=== Task brief ===
Below are lines of data, and only some are wanted. Please repeat exactly those from the line that has "(DIV_CYC > 1);" through the line that has "logic unused_exec_lsb;".

=== Data to examine ===

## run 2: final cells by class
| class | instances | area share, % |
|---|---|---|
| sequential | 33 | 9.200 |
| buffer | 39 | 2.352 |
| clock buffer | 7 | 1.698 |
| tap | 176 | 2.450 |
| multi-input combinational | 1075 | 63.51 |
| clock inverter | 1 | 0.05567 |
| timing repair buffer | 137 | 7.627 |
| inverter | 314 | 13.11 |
[src/rtl/vec_exec_sequencer.sv]
// vec_exec_sequencer: accepts one 5-bit exec word at a time, decodes it into
// an ALU operation and a unit-enable class, and steps the lane array through
// VLEN/LANES element beats with a per-beat write-back strobe. Every output
// except instr_ready is registered: the next-state logic also computes the
// outputs belonging to the next state, and those values are flopped together.
module vec_exec_sequencer #(
   parameter  int VLEN    = 16,
   parameter  int LANES   = 4,
   parameter  int DIV_CYC = 4,
   localparam int NBEAT   = VLEN / LANES,
   localparam int BW      = (NBEAT > 1) ? $clog2(NBEAT) : 1
) (
   input  logic          clk,
   input  logic          rst_n,
   input  logic          instr_valid,
   output logic          instr_ready,
   input  logic [4:0]    exec,
   input  logic          flush,
   output logic [2:0]    alu_op,
   output logic          en_sc,
   output logic          en_vs,
   output logic          en_vv,
   output logic [BW-1:0] beat_idx,
   output logic          wb_en,
   output logic          busy,
   output logic          done
);

   localparam int            CW         = (DIV_CYC > 1) ? $clog2(DIV_CYC) : 1;
   localparam bit            DIV_MULTI  = (DIV_CYC > 1);
   localparam logic [BW-1:0] LAST_BEAT  = BW'(NBEAT - 1);
   localparam logic [CW-1:0] LAST_CYC   = CW'(DIV_CYC - 1);
   localparam logic [2:0]    OP_NOP     = 3'b111;

   typedef enum logic [1:0] {
      S_IDLE,
      S_ISSUE,
      S_DIV_WAIT,
      S_DONE
   } state_t;

   // Unit-enable class of the captured word.
   typedef enum logic [2:0] {
      C_NOP,   // func=1
      C_SC,    // scalar, single beat
      C_VS,    // vector-scalar, 1 cycle per beat
      C_VDIV,  // vector-scalar divide, DIV_CYC cycles per beat
      C_VV     // vector-vector, 1 cycle per beat
   } cls_t;

   // Word is {func, opcode}; exec[0] carries no meaning.
   function automatic cls_t decode(input logic [3:0] w);
      cls_t c;
      if (w[3]) begin
         c = C_NOP;
      end else begin
         case (w[2:0])
            3'b001, 3'b100: c = C_VS;
            3'b110:         c = C_VDIV;
            3'b101:         c = C_VV;
            default:        c = C_SC;
         endcase
      end
      return c;
   endfunction

   logic unused_exec_lsb;
   assign unused_exec_lsb = exec[0];

   state_t        state_q, state_d;
   logic [3:0]    word_q, word_d;
   logic [BW-1:0] beat_q, beat_d;
   logic [CW-1:0] cyc_q, cyc_d;
   logic [2:0]    alu_op_q, alu_op_d;
   logic          en_sc_q, en_sc_d;
   logic          en_vs_q, en_vs_d;
   logic          en_vv_q, en_vv_d;
   logic          wb_en_q, wb_en_d;
   logic          busy_q, busy_d;
   logic          done_q, done_d;

   cls_t cls_q, cls_d;
   logic last_beat;

   assign cls_q     = decode(word_q);
   assign last_beat = (cls_q == C_SC) || (cls_q == C_NOP) || (beat_q == LAST_BEAT);

   // Next state, captured word, beat and divide-cycle counters.
   // NOTE: every variable gets a default first so no path leaves it unassigned (no latches).
   always_comb begin
      state_d = state_q;
      word_d  = word_q;
      beat_d  = beat_q;
      cyc_d   = cyc_q;
      case (state_q)
         S_IDLE: begin
            if (instr_valid) begin
               word_d  = exec[4:1];
               beat_d  = '0;
               cyc_d   = '0;
               state_d = S_ISSUE;
            end
         end
         S_ISSUE: begin
            if (flush) begin
               state_d = S_IDLE;
               beat_d  = '0;
            end else if ((cls_q == C_VDIV) && DIV_MULTI) begin
               state_d = S_DIV_WAIT;
               cyc_d   = CW'(1);
            end else if (last_beat) begin
               state_d = S_DONE;
               beat_d  = '0;
            end else begin
               beat_d  = beat_q + BW'(1);
            end
         end
         S_DIV_WAIT: begin
            if (flush) begin
               state_d = S_IDLE;
               beat_d  = '0;
               cyc_d   = '0;
            end else if (cyc_q == LAST_CYC) begin
               cyc_d = '0;
               if (beat_q == LAST_BEAT) begin
                  state_d = S_DONE;
                  beat_d  = '0;
               end else begin
                  state_d = S_ISSUE;
                  beat_d  = beat_q + BW'(1);
               end
            end else begin
               cyc_d = cyc_q + CW'(1);
            end
         end
         S_DONE: begin
            state_d = S_IDLE;
         end
         default: begin
            state_d = S_IDLE;
         end
      endcase
   end

   // Outputs for the state being entered, so they can be registered.
   always_comb begin
      cls_d    = decode(word_d);
      alu_op_d = 3'b000;
      en_sc_d  = 1'b0;
      en_vs_d  = 1'b0;
      en_vv_d  = 1'b0;
      wb_en_d  = 1'b0;
      busy_d   = 1'b0;
      done_d   = 1'b0;
      case (state_d)
         S_ISSUE: begin
            busy_d   = 1'b1;
            alu_op_d = (cls_d == C_NOP) ? OP_NOP : word_d[2:0];
            en_sc_d  = (cls_d == C_SC);
            en_vs_d  = (cls_d == C_VS) || (cls_d == C_VDIV);
            en_vv_d  = (cls_d == C_VV);
            // A multi-cycle divide beat writes back on its last DIV_WAIT cycle.
            wb_en_d  = (cls_d != C_NOP) && !((cls_d == C_VDIV) && DIV_MULTI);
         end
         S_DIV_WAIT: begin
            busy_d   = 1'b1;
            alu_op_d = word_d[2:0];
            en_vs_d  = 1'b1;
            wb_en_d  = (cyc_d == LAST_CYC);
         end
         S_DONE: begin
            done_d = 1'b1;
         end
         default: ;
      endcase
   end

   // State and registered outputs; reset abandons any instruction in flight.
   // NOTE: sequential state uses non-blocking assignments so all flops update together.
   always_ff @(posedge clk or negedge rst_n) begin
      if (!rst_n) begin
         state_q  <= S_IDLE;
         word_q   <= '0;
         beat_q   <= '0;
         cyc_q    <= '0;
         alu_op_q <= 3'b000;
         en_sc_q  <= 1'b0;
         en_vs_q  <= 1'b0;
         en_vv_q  <= 1'b0;
         wb_en_q  <= 1'b0;
         busy_q   <= 1'b0;
         done_q   <= 1'b0;
      end else begin
         state_q  <= state_d;
         word_q   <= word_d;
         beat_q   <= beat_d;
         cyc_q    <= cyc_d;
         alu_op_q <= alu_op_d;
         en_sc_q  <= en_sc_d;
         en_vs_q  <= en_vs_d;
         en_vv_q  <= en_vv_d;
         wb_en_q  <= wb_en_d;
         busy_q   <= busy_d;
         done_q   <= done_d;
      end
   end

   assign instr_ready = (state_q == S_IDLE);
   assign alu_op      = alu_op_q;
   assign en_sc       = en_sc_q;
   assign en_vs       = en_vs_q;
   assign en_vv       = en_vv_q;
   assign beat_idx    = beat_q;
   assign wb_en       = wb_en_q;
   assign busy        = busy_q;
   assign done        = done_q;

endmodule

[config.mk]
export PLATFORM = sky130hd
export DESIGN_NAME = vec_exec_sequencer
export DESIGN_NICKNAME = d
export VERILOG_FILES = /design/src/rtl/vec_exec_sequencer.sv
export SDC_FILE = /design/constraint.sdc
export NUM_CORES = 1
export LEC_CHECK = 0
export CAP_MARGIN = 20
export CORE_MARGIN = 5
export CORE_UTILIZATION = 47
export CTS_BUF_LIST = sky130_fd_sc_hd__clkbuf_4
export DETAILED_ROUTE_END_ITERATION = 8
export PLACE_DENSITY = 0.77
export SLEW_MARGIN = 20
export SYNTH_ARGS = -nofsm -noshare
export SYNTH_HDL_FRONTEND = slang
export SYNTH_SLANG_ARGS = --single-unit
[constraint.sdc]
create_clock -name clk -period 2.1 [get_ports clk]
set_input_delay 0.42 -clock clk [delete_from_list [all_inputs] [get_ports clk]]
set_output_delay 0.42 -clock clk [all_outputs]
set_load 0.01 [all_outputs]
Yosys cells after proc, flatten, opt, wreduce, memory -nomap -nowiden
Cells that the tools add are included.
{"block": "totals", "output_inout_bits": 12, "input_bits": 9, "regBits": 19, "elab_cells": 89}
{"block": "classes", "eq_ne": 26, "add_sub_neg": 2, "n_reduce_logical": 14, "mux": 36}
{"operator": "2-bit 2-to-1 mux", "n": 19}
{"operator": "3-bit == test (second input constant)", "n": 7}
{"operator": "3-bit one-hot mux with 3 select lines", "n": 2}
{"operator": "2-bit == test (second input constant)", "n": 7}
{"operator": "3-bit by 1-bit == test with 1-bit output (second input constant)", "n": 4}
{"operator": "2-bit one-hot mux with 3 select lines", "n": 2}
{"operator": "3-bit by 2-bit == test with 1-bit output (second input constant)", "n": 3}
{"operator": "3-bit 2-to-1 mux", "n": 3}
{"operator": "4-bit 2-to-1 mux", "n": 2}
{"operator": "2-bit one-hot mux with 4 select lines", "n": 1}
{"operator": "3-bit zero test", "n": 2}
{"operator": "3-bit != test (second input constant)", "n": 2}
{"operator": "3-bit one-hot mux with 2 select lines", "n": 1}
{"operator": "3-bit nonzero test", "n": 2}
{"operator": "2-bit OR reduction", "n": 3}
{"operator": "2-bit by 1-bit adder with 2-bit output (second input constant)", "n": 2}
{"operator": "2-bit by 1-bit == test with 1-bit output (second input constant)", "n": 2}
{"operator": "1-bit 2-to-1 mux", "n": 4}
{"operator": "1-bit one-hot mux with 2 select lines", "n": 2}
{"operator": "4-bit AND reduction", "n": 1}
{"operator": "1-bit logical OR", "n": 3}
{"operator": "2-bit zero test", "n": 1}
{"operator": "2-bit != test (second input constant)", "n": 1}
{"operator": "1-bit logical AND", "n": 1}
{"operator": "1-bit zero test", "n": 1}

Longest topological paths before layout
{"block": "depth", "ltp_word": 14, "depth_mapped": 11, "ltp_nobuf": 11}

Worst setup path before layout
Ideal clock, no wire load.
{"block": "synth_path", "path_type": "flip-flop to flip-flop", "start": "reg beat_q[0], in the netlist beat_idx[0]", "end": "reg wb_en_q, in the netlist wb_en", "t_arrival_ns": 2.037, "stages_incl_launch_ff": 12, "slack_ns": -0.010, "setup_ns": 0.073, "path_cell_list": "dfrtp_1 ha_1 nor2_1 o21ai_1 nor2_1 nor4b_1 o32a_1 ha_1 inv_1 or2_4 a21o_1 a21oi_2"}
{"block": "synth_via", "elab_chain_cells": 8, "word_cells_on_any_way": 12}
{"element": "start: declaration", "line_no": "72", "text": "logic [BW-1:0] beat_q, beat_d;"}
{"element": "start signal: assignment", "line_no": "196", "text": "beat_q <= beat_d;"}
{"element": "2-bit == test (*)", "line_no": "86", "text": "assign last_beat = (cls_q == C_SC) || (cls_q == C_NOP) || (beat_q == LAST_BEAT);"}
{"element": "1-bit logical OR (*)", "line_no": "86"}
{"element": "2-bit 2-to-1 mux (*)", "line_no": "111", "text": "end else if (last_beat) begin"}
{"element": "2-bit 2-to-1 mux (*)", "line_no": "108", "text": "end else if ((cls_q == C_VDIV) && DIV_MULTI) begin"}
{"element": "2-bit 2-to-1 mux (*)", "line_no": "105", "text": "if (flush) begin"}
{"element": "2-bit one-hot mux with 4 select lines (*)", "line_no": "95", "text": "case (state_q)"}
{"element": "net state_d[0]", "line_no": "70", "text": "state_t state_q, state_d;"}
{"element": "2-bit == test or 2-bit by 1-bit == test with 1-bit output (tied branches)", "line_no": "155", "text": "case (state_d)"}
{"element": "1-bit one-hot mux with 2 select lines (*)", "line_no": "155"}
{"element": "net wb_en_d", "line_no": "78", "text": "logic wb_en_q, wb_en_d;"}
{"element": "end signal: assignment", "line_no": "202", "text": "wb_en_q <= wb_en_d;"}
{"element": "end: declaration", "line_no": "78"}
Mark *: on every way through the listed nets, which the timed path passes. The rest lies on a longest branch.
A chain may end at the register's enable or synchronous reset.

Worst setup path after layout
{"block": "layout_path", "start": "reg word_q[0]", "end": "reg wb_en_q, in the netlist wb_en"}
{"block": "layout_via", "elab_chain_cells": 13, "word_cells_on_any_way": 36}
{"element": "start: declaration", "line_no": "71", "text": "logic [3:0] word_q, word_d;"}
{"element": "start signal: assignment", "line_no": "195", "text": "word_q <= word_d;"}
{"element": "3-bit by 1-bit == test with 1-bit output or 3-bit == test (tied branches)", "line_no": "57", "text": "case (w[2:0])"}
{"element": "2-bit OR reduction", "line_no": "57"}
{"element": "3-bit one-hot mux with 3 select lines (*)", "line_no": "57"}
{"element": "3-bit 2-to-1 mux (*)", "line_no": "54", "text": "if (w[3]) begin"}
{"element": "3-bit by 1-bit == test with 1-bit output or 3-bit zero test (tied branches)", "line_no": "86"}
{"element": "1-bit logical OR (2 in series)", "line_no": "86"}
{"element": "2-bit 2-to-1 mux", "line_no": "111"}
{"element": "2-bit 2-to-1 mux (*)", "line_no": "108"}
{"element": "2-bit 2-to-1 mux (*)", "line_no": "105"}
{"element": "2-bit one-hot mux with 4 select lines (*)", "line_no": "95"}
{"element": "net state_d[0]", "line_no": "70"}
{"element": "2-bit == test or 2-bit by 1-bit == test with 1-bit output (tied branches)", "line_no": "155"}
{"element": "1-bit one-hot mux with 2 select lines (*)", "line_no": "155"}
{"element": "net wb_en_d", "line_no": "78"}
Marked as above.

==> results by group <==
STA
  • Worst-Margin Slew: 0.339 ns
  • Final setup violation count: 2
  • Fmax: 0.473 GHz
  • RSZ-0062 raised after global routing: true
  • Final clock skew: 0.00367 ns
  • Max Slew Vio Count: 0
  • Final min period: 2.12 ns
  • Crit share post-route: 101%
  • Hold Vio Cnt, Final: 0
  • Setup TNS: -0.0201 ns
  • Slew margin rel.: 77.2%
  • Final setup margin: -0.0152 ns

Final layout
  • Fillers: 140
  • Most common cell after layout, fill and taps aside: buf_4
  • Area growth from synthesis to layout: 55.7%
  • Antenna diodes: 0
  • Layout cell share with drive strength beyond 1: 38.5%
  • Commonest non-fill, non-tap cells in the layout: 28 x buf_4, 19 x dfrtp_1, 18 x clkdlybuf4s50_1, 8 x nand2_1
  • Fin nets: 175

Clock tree
  • Worst skew pair latency: 0.29 ns
  • Clock tree root buffer cell: clkbuf_4
  • H-Tree Depth: 1
  • TritonCTS Buffers: 3
  • CTS tree: done
  • Clock sink count: 19
  • Clk pin slew, worst setup/hold paths: 0.10 ns
  • Clk buf depth: 2

Global route
  • Initial antenna violation count: 0
  • Vias in the first global route: 1,066
  • Total gr overflow: 0
  • Largest net degree at the start of global routing: 20
  • First-pass GRT wire length: 4.76 mm
  • Total track usage: 18.7%

Setup path
  • Startpoint type of the worst setup path: register
  • Crit-path cells: buf_6, nor2b_4, o21ai_2, nor2_2, nor4b_4, o32a_1, ha_2, inv_2, or2_4, a21o_1, a21oi_2
  • Critical-path maximum fanout: 4
  • Slowest cell delay on critical path: 0.41 ns
  • Setup CP Type: reg2reg
  • Slowest CP cell: dfrtp_1
  • Crit. End Element: register
  • Critical Path RT: 2.33 ns
  • Worst path arrival time: 2.35 ns

Drt
  • Met2 Routed Length: 1.40 mm
  • DR vias/cell: 5.33
  • Met1 Routed Length: 1.18 mm
  • Avg WL per Cell: 14.8 um
  • DRC errors left: 0
  • DR vias: 980
  • Routed WL: 2.73 mm
  • DR pass1 iterations: 4
  • DR iter-0 viols: 26
  • Post-DRT Antenna Nets: 0
  • Top Metal Used: met4
  • Met3 wire len: 104 um

Die
  • Starting Density: 48.3%
  • I/O Pins: 21
  • Row count: 17
  • Die X: 57.5 um
  • Die area: 3300 um2
  • Total core area: 2190 um2
  • DIE HEIGHT: 57.5 um

Flow run
  • Max-cap viol count: 0

Yosys
  • EDFF count, synth: 0
  • Cells after synthesis: 103
  • Syn Area/Cell: 10.3 um2
  • Synth Flop Type: dfrtp_1
  • Synth warn: 0
  • Flops & latches, synth: 19
  • Part of the Yosys area used for sequential elements: 44.9%
  • Net Count, Synth: 121
  • Distinct cells, synth: 31
  • Area of the mapped netlist: 1060 um2
  • Asr flop ratio synth: 100%

Status
  • Outcome: finished with violations
  • Failing checks: negative setup slack

Worst hold path
  • Hold Path Class: in2async

Power
  • Tot Pwr: 2.60 mW
  • Max VDD drop: 1150 uV
  • Leak: 0.775 nW
  • Pwr/cell area: 1580 nW/um2

Place
  • PortBufs: 19
  • Dpl hpwl: 1.89 mm
  • RD Place Congestion: 0.880
==> registers in the layout (all words and copies together), names as in the netlist <==
signal	count
state_q	2
alu_op	3
done	1
en_sc	1
busy	1
wb_en	1
en_vs	1
cyc_q	2
en_vv	1
beat_idx	2
word_q	4
==> report_power, final <==
group	internal [mW]	switching, mW	leakage, nW
clock	0.0869	0.106	0.0184
sequential	0.499	0.0886	0.247
combinational	0.967	0.857	0.510
total	1.55	1.05	0.775
==> routing by layer <==
metal  vias up  GRT usage, %
met5         -             0
met4         0          12.3
met3         4          3.17
met2        28          30.2
met1       475          22.8
li1        473             -
==> synth_stat cells, drive strengths merged, types with 2 or more instances <==
library cell,number,area (um2)
dfrtp,19,475
ha,9,113
nand2,9,41.3
o21ai,9,45.0
inv,8,30.0
a21oi,7,38.8
nor2,7,26.3
nor2b,5,31.3
nand3,4,20.0
mux2,3,45.0
nor3,3,15.0
o31ai,3,22.5
a21o,2,15.0
o211ai,2,15.0
==> repair_timing <==
item / in CTS / in global routing
setup endpoints to repair: 7 / 11
setup buffers: 13 / 2
hold buffers: 0 / 0
hold endpoints to repair: 0 / 0
resized for setup: 20 / 7
pin swaps: 10 / 4
==> layout make-up <==
class	instances	area, um2	share of cell area (%)
Sequential cell	19	475	28.9
Clock buffer	4	30.0	1.82
Inverter	8	30.0	1.82
Multi-Input combinational cell	76	652	39.6
Tap cell	28	35.0	2.13
Timing Repair Buffer	49	425	25.8
==> through the flow <==
stage / std cells / hold slack [ns] / util (%) / setup slack [ns] / area [um2]
final: 184 / 0.450 / 75.2 / -0.0152 / 1650
after global routing: 184 / 0.452 / 75.2 / -0.174 / 1650
after CTS: 184 / 0.445 / 74.2 / -0.0147 / 1630
after detailed placement: 168 / 0.546 / 65.0 / -0.225 / 1430
after global placement: 168 / 0.523 / 65.0 / -0.165 / 1430
after floorplan: 103 / 0.124 / - / 0.0571 / 1060
==> final timing paths <==
check | startpoint | endpoint | slack [ns] | cells after the start
setup / recovery | word_q[0] | wb_en | -0.02 | 11
hold / removal | rst_n | word_q[0] | 0.45 | 2
setup reg to reg | word_q[0] | wb_en | -0.02 | 11
hold reg to reg | cyc_q[0] | cyc_q[0] | 0.57 | 1
max in group asynchronous | rst_n | state_q[0] | 1.46 | 2
min in group clk | cyc_q[0] | cyc_q[0] | 0.57 | 1
==> critical path: cells and delay by family (launching register included) <==
family | cells | cell delay, ns
AO/OA/AOI/OAI | 4 | 0.64
AND/OR/NAND/NOR | 4 | 0.64
flip-flops | 1 | 0.41
adder cells (fa/ha/maj) | 1 | 0.19
buffers and inverters | 2 | 0.15
==> cell families (layout without fill, tap and decap cells) <==
| group | count (synthesis) | after routing | synth area share, % |
|---|---|---|---|
| DFF | 19 | 19 | 44.9 |
| and+or+nand+nor | 33 | 33 | 17.1 |
| AOI/OAI and AO/OA | 30 | 30 | 19.3 |
| buffers and inverters | 8 | 61 | 2.84 |
| muxes | 4 | 4 | 5.20 |
| adders and majority gates | 9 | 9 | 10.6 |
No activity file was read; power rests on OpenSTA's default activity.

=== Exercise output ===
   localparam bit            DIV_MULTI  = (DIV_CYC > 1);
   localparam logic [BW-1:0] LAST_BEAT  = BW'(NBEAT - 1);
   localparam logic [CW-1:0] LAST_CYC   = CW'(DIV_CYC - 1);
   localparam logic [2:0]    OP_NOP     = 3'b111;

   typedef enum logic [1:0] {
      S_IDLE,
      S_ISSUE,
      S_DIV_WAIT,
      S_DONE
   } state_t;

   // Unit-enable class of the captured word.
   typedef enum logic [2:0] {
      C_NOP,   // func=1
      C_SC,    // scalar, single beat
      C_VS,    // vector-scalar, 1 cycle per beat
      C_VDIV,  // vector-scalar divide, DIV_CYC cycles per beat
      C_VV     // vector-vector, 1 cycle per beat
   } cls_t;

   // Word is {func, opcode}; exec[0] carries no meaning.
   function automatic cls_t decode(input logic [3:0] w);
      cls_t c;
      if (w[3]) begin
         c = C_NOP;
      end else begin
         case (w[2:0])
            3'b001, 3'b100: c = C_VS;
            3'b110:         c = C_VDIV;
            3'b101:         c = C_VV;
            default:        c = C_SC;
         endcase
      end
      return c;
   endfunction

   logic unused_exec_lsb;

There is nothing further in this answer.